Balancing Faith and Skills: A Multi-Stakeholder Study of Tahfiz-Tvet Readiness in Kedah, Malaysia
by Mohd Farid Abd Latib, Muhammad Asyraf Mohd Kassim, Muhammad Safizal Abdullah, Ridzhal Hasnan
Published: May 25, 2026 • DOI: 10.47772/IJRISS.2026.100500121
Abstract
This article examines how technical and vocational education and training (TVET) can be integrated into tahfiz-(memorization of Quran) based Islamic education without weakening the religious mission that gives such institutions their legitimacy. Drawing on a documentary case study of two Kedah Tahfiz-TVET research reports prepared in 2026, the article synthesises aggregate descriptive survey evidence and focus group discussion (FGD) thematic evidence from key stakeholders, namely asatizah or teachers, huffaz or students, parents or guardians, and relevant policy and implementation agencies. The survey report indicates favourable stakeholder orientation, with reported overall agreement of 80.3% among asatizah, 79.7% among huffaz or students, 78.1% among parents or guardians, and 79.2% across all reported responses. The FGD report, however, shows that acceptance is conditional rather than unconditional: stakeholders support Tahfiz-TVET when it is understood as a value-adding reform that protects hafazan (memorization of Quranic verses) and murajaah (reviewing memorized portions of the Quran verses), preserves Islamic values and adab (manners), controls cost and safety risks, provides recognised certification, and is governed through phased, modular implementation.
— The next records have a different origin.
### ./run.sh
#!/bin/bash
# OpenROAD 26Q1-2900-gdf79404cd8, Yosys 0.63+post, stock flow scripts
make -C /OpenROAD-flow-scripts/flow DESIGN_CONFIG=/design/flow/config.mk WORK_HOME=/design/flow/orfs finish
### ./config.mk
export PLATFORM = sky130hd
export DESIGN_NAME = pulse_extender
export DESIGN_NICKNAME = pulse_extender
export VERILOG_FILES = /design/flow/design.v
export SDC_FILE = /design/flow/constraint.sdc
export NUM_CORES = 4
export LEC_CHECK = 1
export CORE_AREA = 10 10 70 70
export DIE_AREA = 0 0 80 80
### ./constraint.sdc
current_design pulse_extender

set clk_period 2.2
set clk_io_pct 0.2

create_clock -name clk0 -period $clk_period [get_ports {clk}]

set non_clock_inputs [all_inputs -no_clocks]
set_input_delay [expr $clk_period * $clk_io_pct] -clock clk0 $non_clock_inputs
set_output_delay [expr $clk_period * $clk_io_pct] -clock clk0 [all_outputs]
### ./design.v
(* KEEP_HIERARCHY = "TRUE", KEEP = "TRUE" *) module main_memory #(parameter MEM_LEN = 128) (
    input clk,
    input reset,
    input scan_in,
    input scan_en,
    output scan_out,
    input [7:0] addr,
    output [7:0] d_out_0,
    output [7:0] d_out_1
);
    function integer bit_len;
       input integer i;
       begin
          bit_len = -1;
          for(i=i; i != 0; i = i >> 1) bit_len = bit_len + 1;
       end
    endfunction
    localparam ADDR_BITS = bit_len(MEM_LEN);
    localparam NEXT_MEM_BITS = 5;
    localparam NEXT_MEM_SIZE = 1 << NEXT_MEM_BITS;
    reg [7:0] memory[MEM_LEN-1:0];
    wire [7:0] next_memory[NEXT_MEM_SIZE-1:0];
    assign d_out_0 = memory[addr[ADDR_BITS-1:0]];
    assign d_out_1 = next_memory[addr[NEXT_MEM_BITS-1:0]];
    genvar gi;
    generate
        for (gi = 0; gi < NEXT_MEM_SIZE; gi = gi+1) begin
            assign next_memory[gi] = memory[gi+1];
        end
    endgenerate
    assign scan_out = memory[MEM_LEN-1][7];
    always @(posedge clk or posedge reset) begin: mem
        integer i;
        if(reset) begin
            for(i=0; i<MEM_LEN; i=i+1) begin
                memory[i] <= 0;
            end
        end else if(scan_en) begin
            for(i=0; i<MEM_LEN; i=i+1) begin
                memory[i][7:0] <= {memory[i][6:0], i == 0 ? scan_in : memory[i-1][7]};
            end
        end
    end 
endmodule
(* KEEP_HIERARCHY = "TRUE", KEEP = "TRUE" *) module config_module #(
    parameter MEM_LEN=128,
    parameter PROG_LEN_SIZE=8,
    parameter TICK_LEN_SIZE=16
    ) (
    input clk,
    input reset,
    input scan_in,
    input scan_en,
    output scan_out,
    input [7:0] addr,
    output [7:0] cfg_state_offs,
    output [7:0] cfg_trans_offs,
    output [PROG_LEN_SIZE-1:0] cfg_prog_len,
    output [TICK_LEN_SIZE-1:0] cfg_tick_len,
    output [31:0] cfg_clk_flags,
    output [7:0] cfg_clk_joins,
    output [39:0] cfg_clk_div_imm,
    output [7:0] d_out_0,
    output [7:0] d_out_1
);
    wire scan_intermediates[11:0];
    assign scan_intermediates[0] = scan_in;
    scan_rom cfg_state_offs_reg (
        .clk(clk),
        .reset(reset),
        .scan_in(scan_intermediates[0]),
        .scan_out(scan_intermediates[1]),
        .scan_en(scan_en),
        .d_out(cfg_state_offs)
    );
    scan_rom cfg_trans_offs_reg (
        .clk(clk),
        .reset(reset),
        .scan_in(scan_intermediates[1]),
        .scan_out(scan_intermediates[2]),
        .scan_en(scan_en),
        .d_out(cfg_trans_offs)
    );
    scan_rom #(PROG_LEN_SIZE) cfg_prog_len_reg (
        .clk(clk),
        .reset(reset),
        .scan_in(scan_intermediates[2]),
        .scan_out(scan_intermediates[3]),
        .scan_en(scan_en),
        .d_out(cfg_prog_len)
    );
    scan_rom #(TICK_LEN_SIZE) cfg_tick_len_reg (
        .clk(clk),
        .reset(reset),
        .scan_in(scan_intermediates[3]),
        .scan_out(scan_intermediates[4]),
        .scan_en(scan_en),
        .d_out(cfg_tick_len)
    );
    scan_rom #(32) cfg_clk_flags_reg (
        .clk(clk),
        .reset(reset),
        .scan_in(scan_intermediates[4]),
        .scan_out(scan_intermediates[5]),
        .scan_en(scan_en),
        .d_out(cfg_clk_flags)
    );
    scan_rom cfg_clk_joins_reg (
        .clk(clk),
        .reset(reset),
        .scan_in(scan_intermediates[5]),
        .scan_out(scan_intermediates[6]),
        .scan_en(scan_en),
        .d_out(cfg_clk_joins)
    );
    genvar i;
    generate
        for(i=0; i<4; i=i+1) begin
            scan_rom #(10) cfg_clk_div_imm_reg (
                .clk(clk),
                .reset(reset),
                .scan_in(scan_intermediates[6+i]),  
                .scan_out(scan_intermediates[7+i]),  
                .scan_en(scan_en),
                .d_out(cfg_clk_div_imm[i*10+9:i*10])
            );
        end
    endgenerate
    main_memory #(MEM_LEN) cfg_main_memory (
        .clk(clk),
        .reset(reset),
        .scan_in(scan_intermediates[10]),
        .scan_out(scan_intermediates[11]),
        .scan_en(scan_en),
        .addr(addr),
        .d_out_0(d_out_0),
        .d_out_1(d_out_1)
    );
    assign scan_out = scan_intermediates[11];
endmodule
(* KEEP_HIERARCHY = "TRUE", KEEP = "TRUE" *) module scan_rom #(
    parameter WIDTH = 8  
) (
    input clk,        
    input reset,      
    input scan_en,    
    input scan_in,    
    output scan_out,  
    output [WIDTH-1:0] d_out  
);
reg [WIDTH-1:0] scan_reg;
always @(posedge clk or posedge reset) begin: scan_proc
    if (reset) begin
        scan_reg <= {WIDTH{1'b0}};  
    end else if (scan_en) begin
        scan_reg <= {scan_reg[WIDTH-2:0], scan_in};  
    end
end
assign d_out = scan_reg;
assign scan_out = scan_reg[WIDTH-1];
endmodule
module pulse_extender #(parameter WIDTH=1, parameter CYCLES=100)(
    input reset,
    input clk,
    input [WIDTH-1:0] signal_i,
    output reg [WIDTH-1:0] pulse_o
);
    function integer bit_len;
       input integer i;
       begin
          bit_len = 0;
          for(i=i; i != 0; i = i >> 1) bit_len = bit_len + 1;
       end
    endfunction
    localparam BIT_LEN = bit_len(CYCLES);
    reg [BIT_LEN-1: 0] count [WIDTH-1:0];
    integer i;
    always @(posedge clk or posedge reset) begin
        if (reset) begin
            for (i=0; i<WIDTH; i=i+1) begin
                count[i] <= 0;
            end
            pulse_o <= 0;
        end else begin
            for (i=0; i<WIDTH; i=i+1) begin
                if (signal_i[i]) begin
                    count[i] <= 0;
                    pulse_o[i] <= 1;
                end else if (count[i] == CYCLES) begin
                    pulse_o[i] <= 0;
                end else begin
                    pulse_o[i] <= 1;
                    count[i] <= count[i] + 1;
                end
            end
        end
    end
endmodule
==> reports/qor.txt <==
Overall power -> 299 µW
Routed Antenna Nets -> 0
Synth Cell Area -> 442 µm²
Sw Ratio -> 24.2%
Startpoint class of the critical path -> flop
Init Core Util -> 12.9%
Post-cts resize count -> 0
Ports -> 4
Tightest hold margin -> 428 ps
Root buf cell -> clkbuf_4
CP Max Fanout -> 4
PD cells -> 546 nW/µm²
Vias in the first global route -> 317
Core footprint -> 3420 µm²
Yosys stat chip area -> 442 µm²
Drt first pass iters -> 4
CTS tree -> yes
Peak supply drop -> 129 µV
Yosys cell types -> 22
Max frequency -> 0.644 GHz
Register share after synthesis -> 45.3%
# hold bufs at CTS -> 0
Flops & latches, synth -> 8
Num CTS Buffers -> 3
Data required, critical path -> 2340 ps
WS Path Type -> reg -> reg
Die Y -> 80 µm
Area fraction in compound gates -> 7.37%
Wire per inst -> 8.57 µm
Simple-Gate Fraction of Synth Area -> 30.6%
Leakage Power -> 0.000256 µW
Worst Skew -> 4.14 ps
R2R Setup Slk -> 650 ps
OpenROAD warnings -> 26
DP Wirelength -> 615 µm
DR vias/cell -> 3.29
Grt total ovfl -> 0
1st-iter DRT viols -> 23
CTS H-Tree Depth -> 1
Worst skew pair latency -> 260 ps
Clock-pin slew on the worst setup and hold paths -> 60 ps
Gr usage total -> 2.77%
Max_cap viols -> 0
Row Count -> 21
Number of enable flip-flop cells -> 0
Initial antenna violation count -> 0
Clock Power Share -> 39.1%
Setup violations, final -> 0
Layout cells sized above 1 -> 12.8%
Area Growth Syn to Fin -> 24.1%
Top cells by count, synth -> dfrtp_1 (8), nor2_1 (5), nand2b_1 (4)
HP Class -> in -> async
Avg Synthesized Cell Area -> 10.5 µm²
First-pass GRT wire length -> 1.43 mm
Post-synth ARST share -> 100%
P_sw -> 72.4 µW
Sequential Power Share -> 52.4%
Cell taking the most area after synthesis -> dfrtp_1
Drt drc -> 0
Final setup TNS -> 0 ps
Outcome -> finished clean
R2R depth -> 5
PortBufs -> 3
GP Congestion -> 0.739
Final hold vios -> 0
Via count -> 306
Logic family by area -> simple AND/OR/NAND/NOR gates
Mux frac, synth -> 5.67%
Arrival @ worst endpoint -> 1700 ps
Slew headroom -> 77.3%
Die area -> 6400 µm²
Ys cells -> 42
Internal power -> 227 µW
Synth warnings -> 2
Fill cells -> 388
Post-Synth Adder-Cell Area -> 5.67%
Top cell area share -> 45.3%
Xor/xnor share -> 1.98%
Diodes inserted -> 0
CP Capture Type -> flop
Worst-margin pin slew -> 339 ps
Largest net degree at the start of global routing -> 13
Final worst setup slack -> 646 ps
R2R Path End -> count[0][0]
Min Tclk post-route -> 1550 ps
Reg-to-reg critical path startpoint -> count[0][0]
WL final -> 797 µm
Top_reg_cell synth -> dfrtp_1
Most common cell in the netlist -> dfrtp_1
Longest Clk Path Bufs -> 2
Top cells by area -> dfrtp_1 (45%), ha_1 (5.7%), nand2b_1 (5.7%)
Place WS -> 576 ps
Fin. max-slew vios -> 0
Comb pwr share -> 8.6%
Setup bufs post-CTS -> 0
CTS sink count -> 8
Tcrit/Tclk final -> 70.6%
RSZ-0062 raised after global routing -> false
Post-Syn Instances -> 42
Die Width -> 80 µm
-- how the worst max path moves through the flow --
stage	from	end	slack [ps]	depth (start not counted)
after CTS	count[0][0]	count[0][0]	630	5
after global routing	count[0][0]	count[0][0]	580	5
final	count[0][0]	count[0][0]	650	5
-- critical path, stage by stage, from the launching register on --
cell      delay (ps)
dfrtp_1          410
inv_1             90
ha_1             190
nand4b_4         120
nor3b_4          290
mux2_4           320
-- kinds of logic (layout without fill, tap and decap cells) --
| kind of cell | after synthesis | in the layout |
|---|---|---|
| muxes | 2 | 2 |
| AOI/OAI and AO/OA | 5 | 5 |
| DFF | 8 | 8 |
| buffers and inverters | 4 | 9 |
| xor gates and xnor gates | 1 | 1 |
| and+or+nand+nor | 20 | 20 |
| adders and majority gates | 2 | 2 |
-- cell usage in the layout, fill, tap and decap left out --
| cell | Yosys | layout |
|---|---|---|
| inv_1 | 3 | 3 |
| o21ai_1 | 1 | 1 |
| nand3b_1 | 1 | 1 |
| a21oi_1 | 1 | 1 |
| ha_1 | 2 | 2 |
| nor2_1 | 5 | 5 |
| clkdlybuf4s50_1 | 0 | 3 |
| nand3_1 | 2 | 2 |
| xor2_1 | 1 | 1 |
| nand4b_4 | 1 | 1 |
| mux2_4 | 1 | 1 |
| nand2_1 | 2 | 2 |
| clkbuf_4 | 0 | 3 |
| or3_1 | 2 | 2 |
| o211a_1 | 1 | 1 |
| dfrtp_1 | 8 | 8 |
| mux2i_1 | 1 | 1 |
| o21bai_1 | 1 | 1 |
| nor3b_4 | 1 | 1 |
| o21ai_0 | 1 | 1 |
| nor3_1 | 1 | 1 |
| nor4_1 | 1 | 1 |
| nand2b_1 | 4 | 4 |
-- registers in the layout, indices dropped and copies added (netlist names) --
name / count
count: 7
pulse_o: 1
-- per-layer routing --
| metal | routed length [µm] | vias to the layer above | global-route usage [%] |
|---|---|---|---|
| met2 | 353 | 6 | 4.09 |
| met1 | 362 | 147 | 3.17 |
| met5 | 0 | - | 0 |
| li1 | - | 153 | - |
| met4 | 0 | 0 | 0.352 |
| met3 | 81 | 0 | 2.16 |
-- area by class of cell --
class / instances / area, µm² / share of cell area [%]
clock buffers: 3 / 22.5 / 4.11
well taps: 46 / 57.6 / 10.5
flip-flops and latches: 8 / 200 / 36.5
multi-input cells: 30 / 226 / 41.3
repair buffers: 3 / 30.0 / 5.48
inverters: 3 / 11.3 / 2.05
-- metrics by stage --
stage	std cells	area (µm²)	util, %
CTS	93	548	16.0
floorplan	42	442	-
global placement	90	526	15.4
finish	93	548	16.0
detailed placement	90	526	15.4
global route	93	548	16.0
-- power by group through the flow --
stage / registers [µW] / logic (µW) / clock network, µW
6_report: 157 / 25.6 / 117
5_1_grt: 157 / 28.8 / 130
4_1_cts: 157 / 26.5 / 122
No activity file was given, so power comes from the tool's default toggle rates.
The article proposes a Conditional Legitimacy Framework for Value-Compatible Vocationalisation, arguing that vocational reform in faith-based schooling gains legitimacy through five interacting mechanisms: interpretive clarity, core-mission protection, capability-value gain, implementation trust, and governed modularisation. The article contributes to TVET, Islamic education, and educational change scholarship by shifting the analytical focus from simple acceptance to legitimacy formation in value-sensitive educational reform. It also offers policy implications for designing Tahfiz-TVET as a phased capability-expansion model rather than a disruptive curriculum insertion.